09 March 2008

friends?family?run away?suicide?

HOLIDAY,today...Here's what happened.I was all happy 'bout watching movies with my friends.I planed.I called.At first,many people wanted to go and then one by one,they bailed out and NO ONE told me they're not going.When i found out i was so filled with ANGER i wanted to kill someone.HOW CAN YOU JUST SAY YOU'RE NOT GOING AFTER ALL I DID?eish...then...i was talking to my friend on the phone and my mom called,i didn't answer..she started telling me wait,she started SHOUTING at me..here is what she said "WHY YOU NEED A PHONE IF YOU'RE NOT GONNA ANSWER IT?THE OLD PHONE AND THE NEW PHONE THE SAME!and etc."..Tell you the truth,i feel like running away from home or DIE.Here's what my parents say to me "YOU'RE NO USE.LAZY.I DON'T KNOW HOW I CAN GET SUCH A DAUGHTER.IF YOU HATE ME SO MUCH,I CAN GIVE YOU AWAY"..yes...that's what they say...imagine the pain I'm having..imagine what I'm going through..i can't wait 'til i can leave my house(it's not a home)..and with all this pain i thought i could talk to my friends or something but oh wait...they bailed out on me..AND I'M LEFT WITH NO ONE...

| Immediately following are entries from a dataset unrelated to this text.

**config.mk**
```make
export PLATFORM = sky130hd
export DESIGN_NAME = least_strip_tree
export DESIGN_NICKNAME = d
export VERILOG_FILES = /design/src/rtl/least_strip_tree.sv
export SDC_FILE = /design/constraint.sdc
export NUM_CORES = 1
export LEC_CHECK = 0
export CAP_MARGIN = 20
export CORE_AREA = 2 2 202 204
export CTS_CLUSTER_DIAMETER = 30
export DETAILED_ROUTE_END_ITERATION = 16
export DIE_AREA = 0 0 204 206
export HOLD_SLACK_MARGIN = 0.05
export PLACE_DENSITY = 0.57
export SLEW_MARGIN = 20
export SYNTH_ARGS = -nofsm -noshare
export SYNTH_HDL_FRONTEND = slang
export SYNTH_SLANG_ARGS = --single-unit
```
**constraint.sdc**
```tcl
create_clock -name clk_i -period 2.4 [get_ports clk_i]
set_input_delay 0.6 -clock clk_i [delete_from_list [all_inputs] [get_ports clk_i]]
set_output_delay 0.6 -clock clk_i [all_outputs]
set_load 0.02 [all_outputs]
```
**src/rtl/least_strip_tree.sv**
```systemverilog
// Pipelined minimum-width strip selector: stage-0 eligibility, a registered
// binary comparator tree, and an output register that holds between results.
module least_strip_tree #(
    parameter int NUM_STRIPS = 8,
    parameter int ID_W       = 4,
    parameter int WIDTH_W    = 8,
    parameter int MAX_WIDTH  = 128,
    localparam int IDX_W     = (NUM_STRIPS > 1) ? $clog2(NUM_STRIPS) : 1
) (
    input  logic                          clk_i,
    input  logic                          rst_i,
    input  logic                          valid_i,
    input  logic [NUM_STRIPS*ID_W-1:0]    strip_id_i,
    input  logic [NUM_STRIPS*WIDTH_W-1:0] strip_width_i,
    input  logic [NUM_STRIPS-1:0]         strip_mask_i,
    input  logic                          fit_mode_i,
    input  logic [WIDTH_W-1:0]            req_width_i,
    output logic                          valid_o,
    output logic                          found_o,
    output logic [ID_W-1:0]               strip_id_o,
    output logic [WIDTH_W-1:0]            strip_width_o,
    output logic [IDX_W-1:0]              strip_idx_o
);

    localparam int LEVELS     = (NUM_STRIPS > 1) ? $clog2(NUM_STRIPS) : 0;
    localparam int LEAVES     = 1 << LEVELS;
    localparam int NODES      = 2 * LEAVES - 1;
    localparam int FIRST_LEAF = LEAVES - 1;
    localparam logic [WIDTH_W:0]   MAX_SUM = (WIDTH_W + 1)'(MAX_WIDTH);
    localparam logic [WIDTH_W-1:0] MAX_OUT = WIDTH_W'(MAX_WIDTH);

    // Right wins only when it is eligible and strictly narrower (or left is ineligible).
    function automatic logic take_right(input logic l_elig, input logic [WIDTH_W-1:0] l_width,
                                        input logic r_elig, input logic [WIDTH_W-1:0] r_width);
        return r_elig & (~l_elig | (r_width < l_width));
    endfunction

    logic [LEVELS:0]    valid_r;
    logic               leaf_elig_s  [LEAVES];
    logic [WIDTH_W-1:0] leaf_width_s [LEAVES];
    logic [ID_W-1:0]    leaf_id_s    [LEAVES];
    // Heap layout: node 0 is the root, children of node i are 2i+1 (left) and 2i+2 (right).
    logic               node_elig_r  [NODES];
    logic [WIDTH_W-1:0] node_width_r [NODES];
    logic [ID_W-1:0]    node_id_r    [NODES];
    logic [IDX_W-1:0]   node_idx_r   [NODES];

    // Leaf values: padding leaves first, then real candidates with mask and fit test.
    always_comb begin
        for (int k = 0; k < LEAVES; k++) begin
            leaf_elig_s[k]  = 1'b0;
            leaf_width_s[k] = {WIDTH_W{1'b0}};
            leaf_id_s[k]    = {ID_W{1'b0}};
        end
        for (int k = 0; k < NUM_STRIPS; k++) begin
            leaf_width_s[k] = strip_width_i[k*WIDTH_W +: WIDTH_W];
            leaf_id_s[k]    = strip_id_i[k*ID_W +: ID_W];
            if (fit_mode_i) begin
                leaf_elig_s[k] = strip_mask_i[k] &
                    (({1'b0, leaf_width_s[k]} + {1'b0, req_width_i}) <= MAX_SUM);
            end else begin
                leaf_elig_s[k] = strip_mask_i[k];
            end
        end
    end

    // Per-stage valid bits; reset drops everything in flight.
    always_ff @(posedge clk_i or posedge rst_i) begin
        if (rst_i) begin
            valid_r <= {(LEVELS + 1){1'b0}};
        end else begin
            valid_r[0] <= valid_i;
            for (int j = 1; j <= LEVELS; j++) begin
                valid_r[j] <= valid_r[j-1];
            end
        end
    end

    // Data pipeline: stage-0 leaves and every tree node load each cycle.
    always_ff @(posedge clk_i) begin
        for (int k = 0; k < LEAVES; k++) begin
            node_elig_r[FIRST_LEAF+k]  <= leaf_elig_s[k];
            node_width_r[FIRST_LEAF+k] <= leaf_width_s[k];
            node_id_r[FIRST_LEAF+k]    <= leaf_id_s[k];
            node_idx_r[FIRST_LEAF+k]   <= IDX_W'(k);
        end
        for (int i = 0; i < LEAVES - 1; i++) begin
            if (take_right(node_elig_r[2*i+1], node_width_r[2*i+1],
                           node_elig_r[2*i+2], node_width_r[2*i+2])) begin
                node_elig_r[i]  <= node_elig_r[2*i+2];
                node_width_r[i] <= node_width_r[2*i+2];
                node_id_r[i]    <= node_id_r[2*i+2];
                node_idx_r[i]   <= node_idx_r[2*i+2];
            end else begin
                node_elig_r[i]  <= node_elig_r[2*i+1];
                node_width_r[i] <= node_width_r[2*i+1];
                node_id_r[i]    <= node_id_r[2*i+1];
                node_idx_r[i]   <= node_idx_r[2*i+1];
            end
        end
    end

    // Output register: loads on a final-stage valid, otherwise holds the last result.
    always_ff @(posedge clk_i or posedge rst_i) begin
        if (rst_i) begin
            valid_o       <= 1'b0;
            found_o       <= 1'b0;
            strip_id_o    <= {ID_W{1'b0}};
            strip_width_o <= MAX_OUT;
            strip_idx_o   <= {IDX_W{1'b0}};
        end else begin
            valid_o <= valid_r[LEVELS];
            if (valid_r[LEVELS]) begin
                if (node_elig_r[0]) begin
                    found_o       <= 1'b1;
                    strip_id_o    <= node_id_r[0];
                    strip_width_o <= node_width_r[0];
                    strip_idx_o   <= node_idx_r[0];
                end else begin
                    found_o       <= 1'b0;
                    strip_id_o    <= {ID_W{1'b0}};
                    strip_width_o <= MAX_OUT;
                    strip_idx_o   <= {IDX_W{1'b0}};
                end
            end
        end
    end

endmodule
```
=== After elaboration in Yosys (flattened, before gate mapping) ===
Memory sizes are Yosys's and may differ from the RTL's.
Index checks and enable logic that the tools add are counted.

* Add/sub/neg operators: 8
* $lt $le $gt $ge: 15
* Multiplexer cells: 61
* Bitwise operators: 57

{| class="wikitable"
|+ Operator list
! kind !! number
|-
| $add A8 B8 Y9 || 8
|-
| $le A9 B8 Y1 const B || 8
|-
| $mux W8 || 8
|-
| $lt A8 B8 Y1 || 7
|-
| $mux W1 || 37
|-
| $or A1 B1 Y1 || 35
|-
| $mux W4 || 8
|-
| $mux W3 || 8
|-
| $and A1 B1 Y1 || 15
|-
| $not A1 Y1 || 7
|}

* Register bits after elaboration: 21
* Memory bits (writable): 240
* Bits of input ports: 116
* Output and inout port bits: 17
* Logic and storage cells: 151
* Memories: 4

{| class="wikitable"
|+ Memories
! name !! words !! width !! read ports !! clocked after Yosys merged registers in !! write ports !! line !! RTL
|-
| node_width_r || 15 || 8 || 15 || 0 || 15 || 44 || <nowiki>logic [WIDTH_W-1:0] node_width_r [NODES];</nowiki>
|-
| node_id_r || 15 || 4 || 15 || 0 || 15 || 45 || <nowiki>logic [ID_W-1:0] node_id_r [NODES];</nowiki>
|-
| node_idx_r || 15 || 3 || 15 || 0 || 15 || 46 || <nowiki>logic [IDX_W-1:0] node_idx_r [NODES];</nowiki>
|-
| node_elig_r || 15 || 1 || 15 || 0 || 15 || 43 || <nowiki>logic node_elig_r [NODES];</nowiki>
|}

=== Longest topological paths before layout ===
* Word-level depth: 6
* Mapped depth: 8
* Gate-level depth less buffers: 8

=== Worst setup path before layout ===
No wires, ideal clock.

* Path type: input to register
* Start point: input port strip_width_i[56]
* End point: memory node_elig_r[14]
* Setup time: 59 ps
* Data arrival time: 2398 ps
* Required time: 2341 ps
* Setup slack: -58 ps
* Stages: 8
* Buffers on the path: 0
* Cell sequence: ha_1 -> fa_1 -> a211oi_1 -> xor2_1 -> a31oi_1 -> or4_1 -> nor3_2 -> o311a_1

{| class="wikitable"
|+ RTL lines
! element !! line !! RTL
|-
| from (decl) || 14 || <nowiki>input logic [NUM_STRIPS*WIDTH_W-1:0] strip_width_i,</nowiki>
|-
| to (decl) || 43 ||
|}

==> summary.md <==
The flow ran to the end, but the final reports show violations. The final reports fail on setup timing. Once the floorplan was initialized, standard cells occupied 29.48% of the core.

For the cell area after technology mapping, the log shows 0.01185 mm^2. The arrival time at the worst endpoint is 2.87 ns. The top cell types in the final layout, fill and taps aside, are sky130_fd_sc_hd__dfxtp_1 (206), sky130_fd_sc_hd__buf_4 (135), sky130_fd_sc_hd__clkdlybuf4s50_1 (117), sky130_fd_sc_hd__inv_1 (100). After detailed routing, the total wire length is 34,180 um. Entering global routing, the biggest net connects 30 pins. The clock arrives with 0.01780 ns of skew.

After the first detailed-routing iteration, the DRC count stood at 516. Static timing analysis puts the maximum clock frequency at 416.1 MHz. The number of different library cells used by synthesis comes to 56.

Across every metal layer, demand over resource in global routing totals 16.05%. The smallest setup slack after layout was -0.003436 ns. Hold timing on the final database bottoms out at a slack of 0.2729 ns.

Along the worst path, the maximum fanout reaches 6. In the final layout, the share of cells above drive strength 1 is 19.14%. The routed design could run at a clock period as short as 2.403 ns. In the final layout, the multi-input gates occupy 0.006731 mm^2. The via density per instance was 5.066.

Final net count: 1,774. The layout overhead on the synthesized area was 39.07%. The area of the core region is 0.04018 mm^2, and the remaining antenna violation count is 0. Adding up every negative setup slack in the final design gives -0.003436 ns. The via count of the routed design was 10,670; the filler cell count was 3,952. The number of antenna violations at the first check in global routing is 1, and the mean instance size in the synthesized netlist is 9.205 um^2. The run gives 0.8408 as the weighted congestion at the end of routability-driven global placement.

Registers take 0.004651 mm^2. The number of enable-type register cells in the synthesized netlist came out at 0. VDD sags by at most 536.2 uV.

In the finished design, the share of the clock period the worst path needs comes to 100.1%. Via count of the first global-routing pass: 10,400. The worst setup path is launched from an input port. Clock tree synthesis selected as its root buffer the cell sky130_fd_sc_hd__clkbuf_16. Max-cap violations in this run came to 0. At the worst endpoint, the required time is 2.87 ns.

The logs give 2,002 for the instance count after placement with tap cells included and 39.26% for the register area share after synthesis. Setup repair after global routing could not meet its margin everywhere. In this run the tightest slew margin relative to its limit is 39.80%.

Yosys printed 0 warnings. The critical path in this run is classified as in -> reg. The count of buffers added on input and output ports is 132.

The worst setup path is captured at a register. The clock drives 227 sinks. The run gives 0 as the count of final hold-check violations. The total congestion overflow after global routing was 0. The count of final max-slew check failures was 0; the vertical extent of the die was 206 um. The first detailed-routing pass ran for 5 iterations. In this run, CTS created clock tree buffers numbering 47. In the synthesized netlist the dominant register cell turns out to be sky130_fd_sc_hd__dfxtp_1.

Number of standard cells in the final layout excluding fillers: 2,106. The min-delay analysis places its worst path in the category in -> reg. Power spread over the standard cell area amounts to 888.2 mW/mm^2. After clock tree synthesis, the clock-pin slew on the worst setup and hold paths is 0.04 ns. 133 I/O pins were placed. The design draws 14.63 mW. Horizontal die dimension: 204 um. The total half-perimeter wirelength after legalization and detailed placement was 25,080 um; the largest buffer count on any clock path was 3. The number of hold buffers added after cts came out at 0. The tools report the standby leakage power as 7.203 nW. The die covers 0.04202 mm^2. Total of flip-flops plus latches after synthesis: 227. Synthesis produced a netlist with a net count of 1,524.

The async set-reset flop share out of synthesis was 9.251%; the wire length of the first global-routing pass was 53,960 um. The final setup violation count came out at 1. For the clock latency on the worst-skew pair, the log shows 0.54 ns.

The tools report the DRC violation count after routing as 0. The transition time at the pin with the least slew margin was 0.9011 ns; the level count of the clock H-tree was 2. TritonCTS built the clock tree. The most common cell after layout, fill and taps aside was sky130_fd_sc_hd__dfxtp_1. Synthesis produced 1,287 cells. For the number of standard-cell rows in the floorplan, the log shows 74. The utilization of the core after routing came out at 41.00%. The mean routed wirelength per cell came out at 16.23 um.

People always say how the only child can be spoiled.Maybe i am spoiled.I can't wait 'til its time for me to leave my house..To be free.Away from my so called "family".Maybe i should go into rumah destiny.It's a great choice.WHAT'S MY PURPOSE TO BE ON EARTH?to be just another person?
I CAN'T FIGURE OUT ANYTHING RIGHT NOW.
MAYBE THERE'S A DAY WHEN I'LL JUST SELF DESTRUCT.